Pull from the data below each line where the word "swapping" occurs, and copy it.

....

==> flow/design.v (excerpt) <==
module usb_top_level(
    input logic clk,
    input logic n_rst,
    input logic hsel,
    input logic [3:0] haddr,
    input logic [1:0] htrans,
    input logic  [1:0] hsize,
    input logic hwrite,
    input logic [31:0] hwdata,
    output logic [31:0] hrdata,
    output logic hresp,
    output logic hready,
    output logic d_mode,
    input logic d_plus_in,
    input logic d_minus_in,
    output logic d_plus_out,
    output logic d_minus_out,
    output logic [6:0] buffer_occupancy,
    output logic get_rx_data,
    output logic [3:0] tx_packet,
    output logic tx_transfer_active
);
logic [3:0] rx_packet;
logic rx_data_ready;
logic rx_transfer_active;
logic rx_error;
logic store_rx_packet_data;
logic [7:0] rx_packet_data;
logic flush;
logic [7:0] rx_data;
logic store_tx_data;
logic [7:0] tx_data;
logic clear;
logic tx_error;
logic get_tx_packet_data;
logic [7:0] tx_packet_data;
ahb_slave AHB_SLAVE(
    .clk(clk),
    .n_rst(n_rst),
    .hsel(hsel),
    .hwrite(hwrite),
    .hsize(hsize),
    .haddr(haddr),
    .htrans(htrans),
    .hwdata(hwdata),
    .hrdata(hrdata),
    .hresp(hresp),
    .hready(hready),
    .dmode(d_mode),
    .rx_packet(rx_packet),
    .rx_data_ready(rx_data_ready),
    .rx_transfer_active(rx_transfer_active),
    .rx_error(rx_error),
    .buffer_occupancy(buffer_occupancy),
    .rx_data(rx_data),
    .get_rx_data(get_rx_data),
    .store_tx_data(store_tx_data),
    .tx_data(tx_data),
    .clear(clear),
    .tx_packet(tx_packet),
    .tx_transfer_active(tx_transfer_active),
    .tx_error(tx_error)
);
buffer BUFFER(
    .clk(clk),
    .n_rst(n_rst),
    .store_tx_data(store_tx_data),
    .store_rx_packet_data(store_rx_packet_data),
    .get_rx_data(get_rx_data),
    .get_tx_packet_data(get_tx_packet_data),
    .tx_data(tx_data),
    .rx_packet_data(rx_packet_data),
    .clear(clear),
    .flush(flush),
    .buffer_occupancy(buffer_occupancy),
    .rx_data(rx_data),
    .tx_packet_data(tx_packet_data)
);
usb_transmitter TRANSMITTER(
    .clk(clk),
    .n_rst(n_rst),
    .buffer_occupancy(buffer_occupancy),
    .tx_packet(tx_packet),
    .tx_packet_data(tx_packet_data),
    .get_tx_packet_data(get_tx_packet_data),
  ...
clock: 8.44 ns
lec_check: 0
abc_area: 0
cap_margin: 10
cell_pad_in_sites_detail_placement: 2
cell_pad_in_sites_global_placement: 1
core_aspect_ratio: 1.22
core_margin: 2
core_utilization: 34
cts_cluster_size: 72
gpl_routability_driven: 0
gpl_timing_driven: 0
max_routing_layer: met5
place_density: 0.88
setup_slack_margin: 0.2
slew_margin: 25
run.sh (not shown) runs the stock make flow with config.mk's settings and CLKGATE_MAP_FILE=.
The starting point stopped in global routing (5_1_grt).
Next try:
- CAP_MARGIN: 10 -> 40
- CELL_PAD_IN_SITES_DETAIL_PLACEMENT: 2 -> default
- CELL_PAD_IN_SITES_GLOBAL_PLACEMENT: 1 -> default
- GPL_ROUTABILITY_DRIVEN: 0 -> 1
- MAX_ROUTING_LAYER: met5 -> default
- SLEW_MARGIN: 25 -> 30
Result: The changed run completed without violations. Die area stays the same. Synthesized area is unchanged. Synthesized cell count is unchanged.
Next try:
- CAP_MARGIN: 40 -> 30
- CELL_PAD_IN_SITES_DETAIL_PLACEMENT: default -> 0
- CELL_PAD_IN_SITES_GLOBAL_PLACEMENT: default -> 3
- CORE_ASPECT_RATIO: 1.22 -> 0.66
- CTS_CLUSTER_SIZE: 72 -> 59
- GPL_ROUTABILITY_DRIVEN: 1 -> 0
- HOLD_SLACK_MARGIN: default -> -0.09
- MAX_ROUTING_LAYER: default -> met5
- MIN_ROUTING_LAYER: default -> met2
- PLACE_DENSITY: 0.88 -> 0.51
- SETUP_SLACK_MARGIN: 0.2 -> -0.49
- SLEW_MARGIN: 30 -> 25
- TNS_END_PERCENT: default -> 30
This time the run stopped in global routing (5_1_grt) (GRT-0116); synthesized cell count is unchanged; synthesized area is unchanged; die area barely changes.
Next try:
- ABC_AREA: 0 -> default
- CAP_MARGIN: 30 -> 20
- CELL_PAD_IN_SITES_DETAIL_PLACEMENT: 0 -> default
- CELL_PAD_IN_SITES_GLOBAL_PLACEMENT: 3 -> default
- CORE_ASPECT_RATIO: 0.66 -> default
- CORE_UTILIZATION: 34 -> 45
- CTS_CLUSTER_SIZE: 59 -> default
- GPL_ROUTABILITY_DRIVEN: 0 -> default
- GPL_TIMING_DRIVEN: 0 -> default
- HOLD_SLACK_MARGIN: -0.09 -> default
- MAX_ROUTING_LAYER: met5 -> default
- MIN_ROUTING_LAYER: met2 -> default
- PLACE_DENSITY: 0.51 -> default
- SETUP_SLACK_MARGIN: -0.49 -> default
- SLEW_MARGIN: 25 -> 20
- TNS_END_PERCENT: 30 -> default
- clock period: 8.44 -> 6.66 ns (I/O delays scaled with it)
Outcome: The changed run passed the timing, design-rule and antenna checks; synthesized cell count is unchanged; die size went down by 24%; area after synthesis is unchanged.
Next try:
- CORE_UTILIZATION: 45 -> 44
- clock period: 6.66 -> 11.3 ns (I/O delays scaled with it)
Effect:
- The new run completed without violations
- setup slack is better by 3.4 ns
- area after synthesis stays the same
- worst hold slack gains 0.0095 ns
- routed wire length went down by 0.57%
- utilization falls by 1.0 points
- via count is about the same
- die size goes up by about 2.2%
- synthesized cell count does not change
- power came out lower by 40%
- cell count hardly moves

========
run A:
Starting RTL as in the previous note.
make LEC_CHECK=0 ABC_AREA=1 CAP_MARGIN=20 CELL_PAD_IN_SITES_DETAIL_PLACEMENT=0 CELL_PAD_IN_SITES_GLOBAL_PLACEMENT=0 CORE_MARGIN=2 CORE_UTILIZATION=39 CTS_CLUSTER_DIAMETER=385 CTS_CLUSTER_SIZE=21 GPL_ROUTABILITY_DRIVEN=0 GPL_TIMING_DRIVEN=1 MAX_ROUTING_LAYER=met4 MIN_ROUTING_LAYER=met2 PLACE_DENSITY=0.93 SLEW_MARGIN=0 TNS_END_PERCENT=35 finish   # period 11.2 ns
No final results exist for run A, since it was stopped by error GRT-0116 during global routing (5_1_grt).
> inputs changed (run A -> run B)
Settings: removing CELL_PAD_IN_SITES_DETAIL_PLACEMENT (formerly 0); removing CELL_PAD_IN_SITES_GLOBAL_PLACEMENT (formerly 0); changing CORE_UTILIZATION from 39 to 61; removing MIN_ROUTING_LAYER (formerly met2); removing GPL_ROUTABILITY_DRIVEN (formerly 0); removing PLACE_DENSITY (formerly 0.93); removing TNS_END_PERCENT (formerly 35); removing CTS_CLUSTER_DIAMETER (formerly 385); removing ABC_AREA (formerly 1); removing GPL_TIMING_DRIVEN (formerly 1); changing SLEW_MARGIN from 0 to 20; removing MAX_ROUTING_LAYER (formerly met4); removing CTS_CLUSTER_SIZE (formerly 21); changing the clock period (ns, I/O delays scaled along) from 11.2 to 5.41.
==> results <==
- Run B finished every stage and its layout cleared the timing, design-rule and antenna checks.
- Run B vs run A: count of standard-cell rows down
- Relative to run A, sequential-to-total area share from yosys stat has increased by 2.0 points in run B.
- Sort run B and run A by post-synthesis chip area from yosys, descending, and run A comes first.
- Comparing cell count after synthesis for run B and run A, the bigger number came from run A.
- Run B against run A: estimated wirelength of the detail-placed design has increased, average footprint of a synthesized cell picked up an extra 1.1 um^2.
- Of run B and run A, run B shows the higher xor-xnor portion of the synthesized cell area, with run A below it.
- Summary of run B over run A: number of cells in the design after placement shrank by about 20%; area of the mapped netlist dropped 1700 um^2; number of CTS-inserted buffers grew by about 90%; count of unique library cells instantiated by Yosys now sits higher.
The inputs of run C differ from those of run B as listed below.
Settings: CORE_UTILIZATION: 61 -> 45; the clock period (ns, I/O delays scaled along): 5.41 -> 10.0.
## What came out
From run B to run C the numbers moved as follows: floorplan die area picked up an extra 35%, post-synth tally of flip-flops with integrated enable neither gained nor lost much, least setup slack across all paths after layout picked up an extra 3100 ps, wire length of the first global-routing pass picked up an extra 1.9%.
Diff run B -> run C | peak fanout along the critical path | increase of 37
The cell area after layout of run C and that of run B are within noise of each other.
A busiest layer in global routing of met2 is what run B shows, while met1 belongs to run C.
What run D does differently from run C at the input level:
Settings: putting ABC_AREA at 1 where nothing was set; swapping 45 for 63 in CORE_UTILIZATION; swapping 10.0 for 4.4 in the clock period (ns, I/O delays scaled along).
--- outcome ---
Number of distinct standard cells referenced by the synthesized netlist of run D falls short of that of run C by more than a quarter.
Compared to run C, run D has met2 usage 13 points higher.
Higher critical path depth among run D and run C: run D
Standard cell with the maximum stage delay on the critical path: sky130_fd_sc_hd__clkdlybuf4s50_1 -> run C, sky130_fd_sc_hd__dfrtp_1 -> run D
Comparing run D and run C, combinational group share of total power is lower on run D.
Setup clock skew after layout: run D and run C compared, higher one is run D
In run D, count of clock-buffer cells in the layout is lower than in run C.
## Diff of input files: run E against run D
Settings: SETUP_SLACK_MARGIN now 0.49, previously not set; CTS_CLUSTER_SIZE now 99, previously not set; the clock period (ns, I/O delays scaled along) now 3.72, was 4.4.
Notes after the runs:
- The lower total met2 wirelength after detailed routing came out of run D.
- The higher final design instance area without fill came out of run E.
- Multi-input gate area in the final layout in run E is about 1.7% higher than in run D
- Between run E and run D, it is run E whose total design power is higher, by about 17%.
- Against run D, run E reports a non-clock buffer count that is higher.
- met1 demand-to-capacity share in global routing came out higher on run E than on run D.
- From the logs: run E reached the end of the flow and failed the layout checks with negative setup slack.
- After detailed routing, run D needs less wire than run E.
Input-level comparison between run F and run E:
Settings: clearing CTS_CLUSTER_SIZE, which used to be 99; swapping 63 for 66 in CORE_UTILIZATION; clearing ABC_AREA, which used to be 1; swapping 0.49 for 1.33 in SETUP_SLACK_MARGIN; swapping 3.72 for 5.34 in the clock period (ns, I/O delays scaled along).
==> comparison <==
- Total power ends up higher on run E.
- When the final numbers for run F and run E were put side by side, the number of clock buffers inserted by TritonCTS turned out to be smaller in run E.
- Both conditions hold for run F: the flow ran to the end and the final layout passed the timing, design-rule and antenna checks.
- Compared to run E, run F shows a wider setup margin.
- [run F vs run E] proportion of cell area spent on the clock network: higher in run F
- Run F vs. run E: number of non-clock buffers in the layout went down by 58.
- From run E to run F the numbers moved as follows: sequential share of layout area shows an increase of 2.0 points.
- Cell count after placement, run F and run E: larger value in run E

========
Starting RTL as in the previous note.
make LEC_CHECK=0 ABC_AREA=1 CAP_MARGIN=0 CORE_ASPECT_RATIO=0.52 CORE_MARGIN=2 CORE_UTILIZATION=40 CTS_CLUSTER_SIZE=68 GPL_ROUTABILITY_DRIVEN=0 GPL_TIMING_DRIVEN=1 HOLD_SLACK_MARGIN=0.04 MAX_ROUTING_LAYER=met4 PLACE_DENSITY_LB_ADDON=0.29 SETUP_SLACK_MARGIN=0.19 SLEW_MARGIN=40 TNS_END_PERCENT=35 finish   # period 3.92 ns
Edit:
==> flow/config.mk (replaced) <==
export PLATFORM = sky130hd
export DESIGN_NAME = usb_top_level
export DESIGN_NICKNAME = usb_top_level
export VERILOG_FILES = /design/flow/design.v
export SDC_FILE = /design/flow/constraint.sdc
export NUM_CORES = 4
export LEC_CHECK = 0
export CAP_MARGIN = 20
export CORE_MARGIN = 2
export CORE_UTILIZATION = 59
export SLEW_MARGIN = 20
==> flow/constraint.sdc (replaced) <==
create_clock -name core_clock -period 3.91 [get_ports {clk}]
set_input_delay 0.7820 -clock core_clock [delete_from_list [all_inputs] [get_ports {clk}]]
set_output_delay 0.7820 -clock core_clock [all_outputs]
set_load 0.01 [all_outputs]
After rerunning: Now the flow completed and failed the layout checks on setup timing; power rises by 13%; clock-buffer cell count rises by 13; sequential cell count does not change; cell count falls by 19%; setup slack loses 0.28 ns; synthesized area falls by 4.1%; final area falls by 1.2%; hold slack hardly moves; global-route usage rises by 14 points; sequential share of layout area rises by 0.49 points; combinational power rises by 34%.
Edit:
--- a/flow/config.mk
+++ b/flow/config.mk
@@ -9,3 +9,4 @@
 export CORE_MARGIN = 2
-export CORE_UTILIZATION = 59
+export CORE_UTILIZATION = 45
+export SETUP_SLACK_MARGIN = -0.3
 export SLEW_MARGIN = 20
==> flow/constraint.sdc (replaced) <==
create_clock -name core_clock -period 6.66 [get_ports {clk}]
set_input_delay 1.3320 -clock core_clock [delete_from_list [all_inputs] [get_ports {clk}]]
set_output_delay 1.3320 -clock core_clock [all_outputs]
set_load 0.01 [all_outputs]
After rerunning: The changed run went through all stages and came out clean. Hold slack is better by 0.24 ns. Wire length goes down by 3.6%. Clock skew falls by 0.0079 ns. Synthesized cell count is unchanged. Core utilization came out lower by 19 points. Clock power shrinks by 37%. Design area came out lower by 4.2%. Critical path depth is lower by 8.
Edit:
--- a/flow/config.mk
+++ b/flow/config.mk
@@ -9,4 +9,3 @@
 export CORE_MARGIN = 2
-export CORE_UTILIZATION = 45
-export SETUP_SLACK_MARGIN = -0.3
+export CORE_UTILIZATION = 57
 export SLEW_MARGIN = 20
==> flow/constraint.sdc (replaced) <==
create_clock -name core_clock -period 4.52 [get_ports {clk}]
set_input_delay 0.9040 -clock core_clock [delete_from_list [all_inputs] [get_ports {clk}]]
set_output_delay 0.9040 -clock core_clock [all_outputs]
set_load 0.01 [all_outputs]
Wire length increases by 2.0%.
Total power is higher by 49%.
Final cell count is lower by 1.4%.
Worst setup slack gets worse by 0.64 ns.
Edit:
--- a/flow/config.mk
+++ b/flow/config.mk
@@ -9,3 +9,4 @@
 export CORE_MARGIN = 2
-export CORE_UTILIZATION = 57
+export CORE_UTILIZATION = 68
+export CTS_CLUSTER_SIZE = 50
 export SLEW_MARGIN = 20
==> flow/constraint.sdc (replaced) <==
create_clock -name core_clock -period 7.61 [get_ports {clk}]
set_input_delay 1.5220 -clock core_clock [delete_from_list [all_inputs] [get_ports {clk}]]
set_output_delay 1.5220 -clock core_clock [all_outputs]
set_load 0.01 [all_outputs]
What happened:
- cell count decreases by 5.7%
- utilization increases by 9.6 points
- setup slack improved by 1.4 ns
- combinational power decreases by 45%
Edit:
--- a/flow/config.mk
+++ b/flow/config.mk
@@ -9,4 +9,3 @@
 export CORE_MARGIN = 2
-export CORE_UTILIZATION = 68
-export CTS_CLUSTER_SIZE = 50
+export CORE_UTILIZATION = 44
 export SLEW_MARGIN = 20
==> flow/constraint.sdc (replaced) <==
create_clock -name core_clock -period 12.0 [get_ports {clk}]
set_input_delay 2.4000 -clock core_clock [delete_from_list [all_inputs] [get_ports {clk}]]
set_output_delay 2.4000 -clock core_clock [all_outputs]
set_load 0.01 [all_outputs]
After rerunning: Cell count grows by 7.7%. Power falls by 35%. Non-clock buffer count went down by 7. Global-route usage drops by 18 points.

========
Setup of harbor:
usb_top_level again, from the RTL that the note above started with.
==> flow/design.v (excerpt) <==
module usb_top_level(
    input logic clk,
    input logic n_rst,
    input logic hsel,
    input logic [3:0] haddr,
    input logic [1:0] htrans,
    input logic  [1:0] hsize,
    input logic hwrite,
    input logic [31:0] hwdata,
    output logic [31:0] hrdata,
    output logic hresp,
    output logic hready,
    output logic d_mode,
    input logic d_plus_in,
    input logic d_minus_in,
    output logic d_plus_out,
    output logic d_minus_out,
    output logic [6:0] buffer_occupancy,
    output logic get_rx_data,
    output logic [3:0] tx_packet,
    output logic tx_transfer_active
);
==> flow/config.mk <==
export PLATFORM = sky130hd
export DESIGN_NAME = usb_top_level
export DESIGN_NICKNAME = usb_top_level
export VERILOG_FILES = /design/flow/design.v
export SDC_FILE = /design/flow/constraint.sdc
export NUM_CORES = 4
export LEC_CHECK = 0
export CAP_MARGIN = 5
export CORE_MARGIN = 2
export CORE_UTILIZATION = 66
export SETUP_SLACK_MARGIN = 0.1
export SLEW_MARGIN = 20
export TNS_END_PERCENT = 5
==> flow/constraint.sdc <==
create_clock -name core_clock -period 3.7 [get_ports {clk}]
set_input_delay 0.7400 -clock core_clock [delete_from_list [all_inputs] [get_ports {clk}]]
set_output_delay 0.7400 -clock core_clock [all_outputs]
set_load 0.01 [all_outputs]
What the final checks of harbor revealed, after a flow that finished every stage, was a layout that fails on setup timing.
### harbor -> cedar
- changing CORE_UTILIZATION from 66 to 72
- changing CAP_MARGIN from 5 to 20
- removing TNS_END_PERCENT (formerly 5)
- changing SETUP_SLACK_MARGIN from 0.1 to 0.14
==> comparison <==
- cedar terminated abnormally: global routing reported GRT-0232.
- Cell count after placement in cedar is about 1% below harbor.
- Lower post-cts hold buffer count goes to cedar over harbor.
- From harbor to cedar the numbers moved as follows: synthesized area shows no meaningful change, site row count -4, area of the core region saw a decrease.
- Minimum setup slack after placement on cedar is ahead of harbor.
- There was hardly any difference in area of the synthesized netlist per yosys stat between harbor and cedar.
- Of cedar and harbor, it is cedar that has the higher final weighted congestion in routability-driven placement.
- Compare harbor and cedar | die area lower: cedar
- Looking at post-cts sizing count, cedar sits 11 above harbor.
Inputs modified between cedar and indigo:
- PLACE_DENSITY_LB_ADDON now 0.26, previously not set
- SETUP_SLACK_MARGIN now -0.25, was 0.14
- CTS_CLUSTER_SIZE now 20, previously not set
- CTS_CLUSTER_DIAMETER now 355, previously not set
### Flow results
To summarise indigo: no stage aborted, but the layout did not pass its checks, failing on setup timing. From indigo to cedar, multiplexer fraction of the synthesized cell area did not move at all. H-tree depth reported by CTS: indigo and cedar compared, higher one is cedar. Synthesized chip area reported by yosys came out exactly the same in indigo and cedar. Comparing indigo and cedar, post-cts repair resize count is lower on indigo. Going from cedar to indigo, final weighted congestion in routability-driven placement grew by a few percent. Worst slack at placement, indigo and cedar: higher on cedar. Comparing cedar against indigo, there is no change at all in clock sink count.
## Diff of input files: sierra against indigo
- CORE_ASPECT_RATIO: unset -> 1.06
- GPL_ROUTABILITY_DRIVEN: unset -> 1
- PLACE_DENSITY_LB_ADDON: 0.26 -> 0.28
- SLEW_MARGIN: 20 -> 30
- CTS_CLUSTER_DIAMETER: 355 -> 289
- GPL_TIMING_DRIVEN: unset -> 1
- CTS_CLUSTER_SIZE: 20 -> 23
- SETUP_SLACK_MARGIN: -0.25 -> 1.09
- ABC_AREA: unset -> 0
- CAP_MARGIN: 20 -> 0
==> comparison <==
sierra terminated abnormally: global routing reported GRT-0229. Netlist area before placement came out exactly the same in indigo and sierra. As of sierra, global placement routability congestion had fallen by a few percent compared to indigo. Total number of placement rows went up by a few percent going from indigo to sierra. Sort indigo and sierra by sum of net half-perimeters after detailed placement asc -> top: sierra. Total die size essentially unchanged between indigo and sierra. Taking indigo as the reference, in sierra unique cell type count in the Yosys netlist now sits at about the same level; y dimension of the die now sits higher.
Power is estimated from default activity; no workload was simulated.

....

* [EXERCISE RESPONSE]
Settings: putting ABC_AREA at 1 where nothing was set; swapping 45 for 63 in CORE_UTILIZATION; swapping 10.0 for 4.4 in the clock period (ns, I/O delays scaled along).
Settings: clearing CTS_CLUSTER_SIZE, which used to be 99; swapping 63 for 66 in CORE_UTILIZATION; clearing ABC_AREA, which used to be 1; swapping 0.49 for 1.33 in SETUP_SLACK_MARGIN; swapping 3.72 for 5.34 in the clock period (ns, I/O delays scaled along).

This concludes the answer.